El papa Juan XXIII que sentía una verdadera devoción por Martín de Porres, lo canonizó en la Ciudad del Vaticano el 6 de mayo de 1962 ante una multitud de 40,000 personas procedentes de varias partes del mundo nombrándolo Santo Patrono de la Justicia Social, exaltando sus virtudes en la homilía de canonización:
«San Martín, siempre obediente e inspirado por su divino Maestro, vivió entre sus hermanos con ese amor profundo que nace de la fe pura y de la humildad de corazón. Amaba a los hombres porque los veía como hijos de Dios y como sus propios hermanos y hermanas. Tal era su humildad que los amaba más que a sí mismo, y que los consideraba mejores y más virtuosos que él... Martín excusaba las faltas de otro. Perdonó las más amargas injurias, convencido de que el merecía mayores castigos por sus pecados. Procuró de todo corazón animar a los acomplejados por las propias culpas, confortó a los enfermos, proveía de ropas, alimentos y medicinas a los pobres, ayudó a campesinos, a negros y mulatos tenidos entonces como esclavos. La gente le llama Martín, el bueno».
La proclamación de Martín de Porres como santo fue sustentada por las milagrosas curaciones que ocurrieron a una anciana gravemente enferma en Asunción (Paraguay) en 1948 y a un niño con una pierna a punto de ser amputada por la gangrena, en Tenerife (España) en 1956. En el Perú, el cual había hecho unos años antes un intensa campaña para difundir su vida y promover la canonización, hubo muchos festejos. El entonces Presidente de la República, Manuel Prado y Ugarteche, promulgó unos meses antes el Decreto Supremo N° 61-C (26 de marzo de 1962) por el cual se denominó a 1962 como “Año de Fray Martín de Porres”, perennizando así la fecha de canonización del Santo Mulato. Además, se formó una comisión que organizó –en forma urgente e inmediata- las actividades para celebrar el magno evento. Esta comisión fue presidida por el doctor Geraldo Arosemena Garland, Ministro de Justicia y Culto.

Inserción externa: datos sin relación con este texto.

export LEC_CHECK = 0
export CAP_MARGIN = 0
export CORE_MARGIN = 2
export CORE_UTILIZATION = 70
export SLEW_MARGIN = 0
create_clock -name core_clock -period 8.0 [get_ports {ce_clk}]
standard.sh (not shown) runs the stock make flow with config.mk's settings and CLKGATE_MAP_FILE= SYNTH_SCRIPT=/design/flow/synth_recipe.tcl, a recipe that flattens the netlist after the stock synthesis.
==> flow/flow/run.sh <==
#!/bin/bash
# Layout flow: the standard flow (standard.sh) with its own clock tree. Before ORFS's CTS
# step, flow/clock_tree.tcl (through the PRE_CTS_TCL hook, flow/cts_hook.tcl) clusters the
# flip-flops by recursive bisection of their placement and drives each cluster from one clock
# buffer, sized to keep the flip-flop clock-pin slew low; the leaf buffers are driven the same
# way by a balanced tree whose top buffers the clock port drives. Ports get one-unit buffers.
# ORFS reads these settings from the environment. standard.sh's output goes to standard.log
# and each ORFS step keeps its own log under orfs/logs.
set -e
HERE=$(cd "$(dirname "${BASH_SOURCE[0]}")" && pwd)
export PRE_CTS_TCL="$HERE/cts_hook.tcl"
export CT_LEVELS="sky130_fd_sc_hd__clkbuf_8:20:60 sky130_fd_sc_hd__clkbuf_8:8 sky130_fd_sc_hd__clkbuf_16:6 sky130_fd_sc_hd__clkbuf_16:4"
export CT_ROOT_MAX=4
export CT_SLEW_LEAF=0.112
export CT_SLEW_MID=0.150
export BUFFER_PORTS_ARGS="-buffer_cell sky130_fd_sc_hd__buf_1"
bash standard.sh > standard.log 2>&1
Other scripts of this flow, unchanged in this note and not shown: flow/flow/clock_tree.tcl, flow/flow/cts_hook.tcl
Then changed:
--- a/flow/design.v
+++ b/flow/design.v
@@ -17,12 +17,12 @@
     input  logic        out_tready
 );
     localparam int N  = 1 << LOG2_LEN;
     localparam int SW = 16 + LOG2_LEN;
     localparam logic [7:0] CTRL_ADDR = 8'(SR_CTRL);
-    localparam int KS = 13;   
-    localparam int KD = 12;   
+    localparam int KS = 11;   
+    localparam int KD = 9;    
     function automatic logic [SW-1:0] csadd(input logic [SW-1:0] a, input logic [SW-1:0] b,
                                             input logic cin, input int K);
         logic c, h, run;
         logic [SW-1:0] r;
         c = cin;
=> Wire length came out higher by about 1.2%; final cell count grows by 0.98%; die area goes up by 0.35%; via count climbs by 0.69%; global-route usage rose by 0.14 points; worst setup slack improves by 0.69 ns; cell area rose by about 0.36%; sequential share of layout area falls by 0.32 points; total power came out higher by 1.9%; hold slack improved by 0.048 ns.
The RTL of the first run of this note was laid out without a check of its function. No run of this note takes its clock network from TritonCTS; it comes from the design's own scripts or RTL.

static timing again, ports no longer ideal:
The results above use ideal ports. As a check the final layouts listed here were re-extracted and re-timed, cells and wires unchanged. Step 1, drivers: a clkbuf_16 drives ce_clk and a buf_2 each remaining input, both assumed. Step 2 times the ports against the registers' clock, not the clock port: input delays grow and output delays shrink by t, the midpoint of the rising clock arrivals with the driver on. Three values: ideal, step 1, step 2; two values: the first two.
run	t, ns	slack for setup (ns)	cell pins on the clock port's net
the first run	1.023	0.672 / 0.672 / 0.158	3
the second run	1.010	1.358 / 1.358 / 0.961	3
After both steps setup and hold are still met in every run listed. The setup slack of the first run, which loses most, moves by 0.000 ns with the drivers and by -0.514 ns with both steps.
This is an optimization exercise on Yosys and OpenROAD, whose aim is small area, not a production implementation.
The RTL was checked by simulation tests, not by an equivalence proof against the original design.
Power figures rest on the tool's default switching activity, not on a simulated workload.

<file path="flow/design.v">
module adc_capture #(
    parameter int DATA_W   = 12,
    parameter int DIV      = 4,
    parameter int PIPE_LAT = 3,
    parameter int DEPTH    = 256,
    parameter int PRETRIG  = 16
) (
    input  logic              clk,
    input  logic              rst_n,
    output logic              AD_CLK_A,
    input  logic [DATA_W-1:0] AD_DATA_A,
    input  logic              AD_OTR_A,
    input  logic              start,
    input  logic              trig_en,
    input  logic [DATA_W-1:0] trig_level,
    output logic [DATA_W-1:0] rd_data,
    output logic              rd_valid,
    input  logic              rd_ready,
    output logic              rd_last,
    output logic              busy,
    output logic              done,
    output logic              ovr_flag,
    output logic [2:0]        dbg_state
);
    localparam int AW  = $clog2(DEPTH);
    localparam int CW  = AW + 1;
    localparam int DCW = (DIV > 2) ? $clog2(DIV) : 1;
    localparam int PW  = $clog2(PIPE_LAT + 2);
    localparam logic [DCW-1:0] DIV_LAST  = DCW'(DIV - 1);
    localparam logic [DCW-1:0] DIV_HALF  = DCW'(DIV / 2);
    localparam logic [DCW-1:0] STB_CNT   = DCW'(DIV / 2 - 1);
    localparam logic [PW-1:0]  WARM_LAST = PW'(PIPE_LAT - 1);
    localparam logic [CW-1:0]  REM_FULL  = CW'(DEPTH - 1);
    localparam logic [CW-1:0]  REM_POST  = CW'(DEPTH - PRETRIG - 1);
    localparam logic [AW-1:0]  PRE_OFS   = AW'(PRETRIG);
    localparam logic [AW-1:0]  LAST_IDX  = AW'(DEPTH - 1);
    localparam bit PRETRIG_ON = 1'b0;
    typedef enum logic [2:0] {
        S_IDLE    = 3'd0,
        S_WARMUP  = 3'd1,
        S_ARM     = 3'd2,
        S_CAPTURE = 3'd3,
        S_READOUT = 3'd4
    } state_t;
    state_t              state_q;
    logic [DCW-1:0]      div_cnt_q, div_cnt_d;
    logic                ad_clk_q;
    logic [DATA_W-1:0]   samp_q, prev_q;
    logic                otr_q, samp_vld_q, prev_vld_q;
    logic [PW-1:0]       warm_cnt_q;
    logic [CW-1:0]       cap_rem_q, rem_init;
    logic [AW-1:0]       wr_ptr_q, rd_ptr_q, out_cnt_q, out_idx_d, base_addr, rd_addr;
    logic [DATA_W-1:0]   rd_data_q;
    logic                rd_valid_q, rd_last_q, done_q, ovr_q;
    logic                sample_stb, crossing, pre_ok, ring_we, arm_smp, cap_smp;
    logic                fire, use_pre, mem_we, enter_ro, accept, ld;
    logic [DATA_W-1:0]   mem_q [DEPTH];
    always_comb begin
        div_cnt_d  = (div_cnt_q == DIV_LAST) ? '0 : div_cnt_q + 1'b1;
        sample_stb = (div_cnt_q == STB_CNT);
        crossing   = prev_vld_q && (prev_q < trig_level) && (samp_q >= trig_level);
        arm_smp    = (state_q == S_ARM) && samp_vld_q;
        cap_smp    = (state_q == S_CAPTURE) && samp_vld_q;
        pre_ok     = 1'b1;
        ring_we    = 1'b0;
        fire       = arm_smp && (!trig_en || (crossing && pre_ok));
        use_pre    = PRETRIG_ON && trig_en;
        rem_init   = use_pre ? REM_POST : REM_FULL;
        base_addr  = use_pre ? wr_ptr_q - PRE_OFS : wr_ptr_q;
        mem_we     = fire || cap_smp || ring_we;
        enter_ro   = (fire && (rem_init == '0)) || (cap_smp && (cap_rem_q == CW'(1)));
        accept     = (state_q == S_READOUT) && rd_valid_q && rd_ready;
        ld         = enter_ro || (accept && !rd_last_q);
        out_idx_d  = enter_ro ? '0 : out_cnt_q + 1'b1;
        case (state_q)
            S_ARM:     rd_addr = base_addr;
            S_READOUT: rd_addr = rd_ptr_q + 1'b1;
            default:   rd_addr = rd_ptr_q;
        endcase
    end
    always_ff @(posedge clk) begin
        if (!rst_n) begin
            div_cnt_q  <= '0;
            ad_clk_q   <= 1'b0;
            samp_q     <= '0;
            otr_q      <= 1'b0;
            samp_vld_q <= 1'b0;
        end else begin
            div_cnt_q  <= div_cnt_d;
            ad_clk_q   <= (div_cnt_d >= DIV_HALF);
            samp_vld_q <= sample_stb;
            if (sample_stb) begin
                samp_q <= AD_DATA_A;
                otr_q  <= AD_OTR_A;
            end
        end
    end
    always_ff @(posedge clk) begin
        if (mem_we) mem_q[wr_ptr_q] <= samp_q;
    end
    always_ff @(posedge clk) begin
        if (!rst_n)  rd_data_q <= '0;
        else if (ld) rd_data_q <= mem_q[rd_addr];
    end
    always_ff @(posedge clk) begin
        if (!rst_n) begin
            state_q    <= S_IDLE;
            prev_q     <= '0;
            prev_vld_q <= 1'b0;
            warm_cnt_q <= '0;
            cap_rem_q  <= '0;
            wr_ptr_q   <= '0;
            rd_ptr_q   <= '0;
            out_cnt_q  <= '0;
            rd_valid_q <= 1'b0;
            rd_last_q  <= 1'b0;
            done_q     <= 1'b0;
            ovr_q      <= 1'b0;
        end else begin
            done_q <= 1'b0;
            if (mem_we) wr_ptr_q <= wr_ptr_q + 1'b1;
            if (mem_we && otr_q) ovr_q <= 1'b1;
            case (state_q)
                S_IDLE: if (start) begin
                    ovr_q      <= 1'b0;
                    wr_ptr_q   <= '0;
                    prev_vld_q <= 1'b0;
                    warm_cnt_q <= '0;
                    state_q    <= (PIPE_LAT == 0) ? S_ARM : S_WARMUP;
                end
                S_WARMUP: if (samp_vld_q) begin
                    warm_cnt_q <= warm_cnt_q + 1'b1;
                    if (warm_cnt_q == WARM_LAST) state_q <= S_ARM;
                end
                S_ARM: if (samp_vld_q) begin
                    prev_q     <= samp_q;
                    prev_vld_q <= 1'b1;
                    if (fire) begin
                        rd_ptr_q  <= base_addr;
                        cap_rem_q <= rem_init;
                        state_q   <= (rem_init == '0) ? S_READOUT : S_CAPTURE;
                    end
                end
                S_CAPTURE: if (samp_vld_q) begin
                    cap_rem_q <= cap_rem_q - 1'b1;
                    if (cap_rem_q == CW'(1)) state_q <= S_READOUT;
                end
                S_READOUT: if (accept && rd_last_q) begin
                    rd_valid_q <= 1'b0;
                    rd_last_q  <= 1'b0;
                    done_q     <= 1'b1;
                    state_q    <= S_IDLE;
                end
                default: state_q <= S_IDLE;
            endcase
            if (enter_ro) rd_valid_q <= 1'b1;
            if (ld) begin
                rd_ptr_q  <= rd_addr;
                out_cnt_q <= out_idx_d;
                rd_last_q <= (out_idx_d == LAST_IDX);
            end
        end
    end
    assign AD_CLK_A  = ad_clk_q;
    assign rd_data   = rd_data_q;
    assign rd_valid  = rd_valid_q;
    assign rd_last   = rd_last_q;
    assign busy      = (state_q != S_IDLE);
    assign done      = done_q;
    assign ovr_flag  = ovr_q;
    assign dbg_state = state_q;
endmodule
</file>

El día de la canonización, la ciudad de Lima fue embanderada por todos los vecinos, en señal de peruanidad. Además, al mediodía repicaron todas las campanas de las iglesias, acto que se realizó a nivel nacional. El buque insignia de la armada peruana, Crucero Almirante Grau, realizó una salva de 21 cañonazos en la Bahía del Callao, mientras que todas las unidades de la escuadra peruana sonaron sus sirenas. Finalmente, las reliquias de San Martín de Porres fueron exhibidas en la Iglesia de Santo Domingo hasta el 3 de junio, lo que permitió ser veneradas por los miles de fieles.
En 1966 el Papa Pablo VI lo proclamó patrón de los barberos y peluqueros y, en el Perú, de la justicia social. Su festividad en el santoral católico se celebra el 3 de noviembre, fecha de su fallecimiento. En diversas ciudades del Perú se efectúan fiestas patronales en su nombre y procesiones de su imagen ese día, siendo la procesión principal la que parte de la Iglesia de Santo Domingo, en Lima, lugar donde descansan sus restos mortales.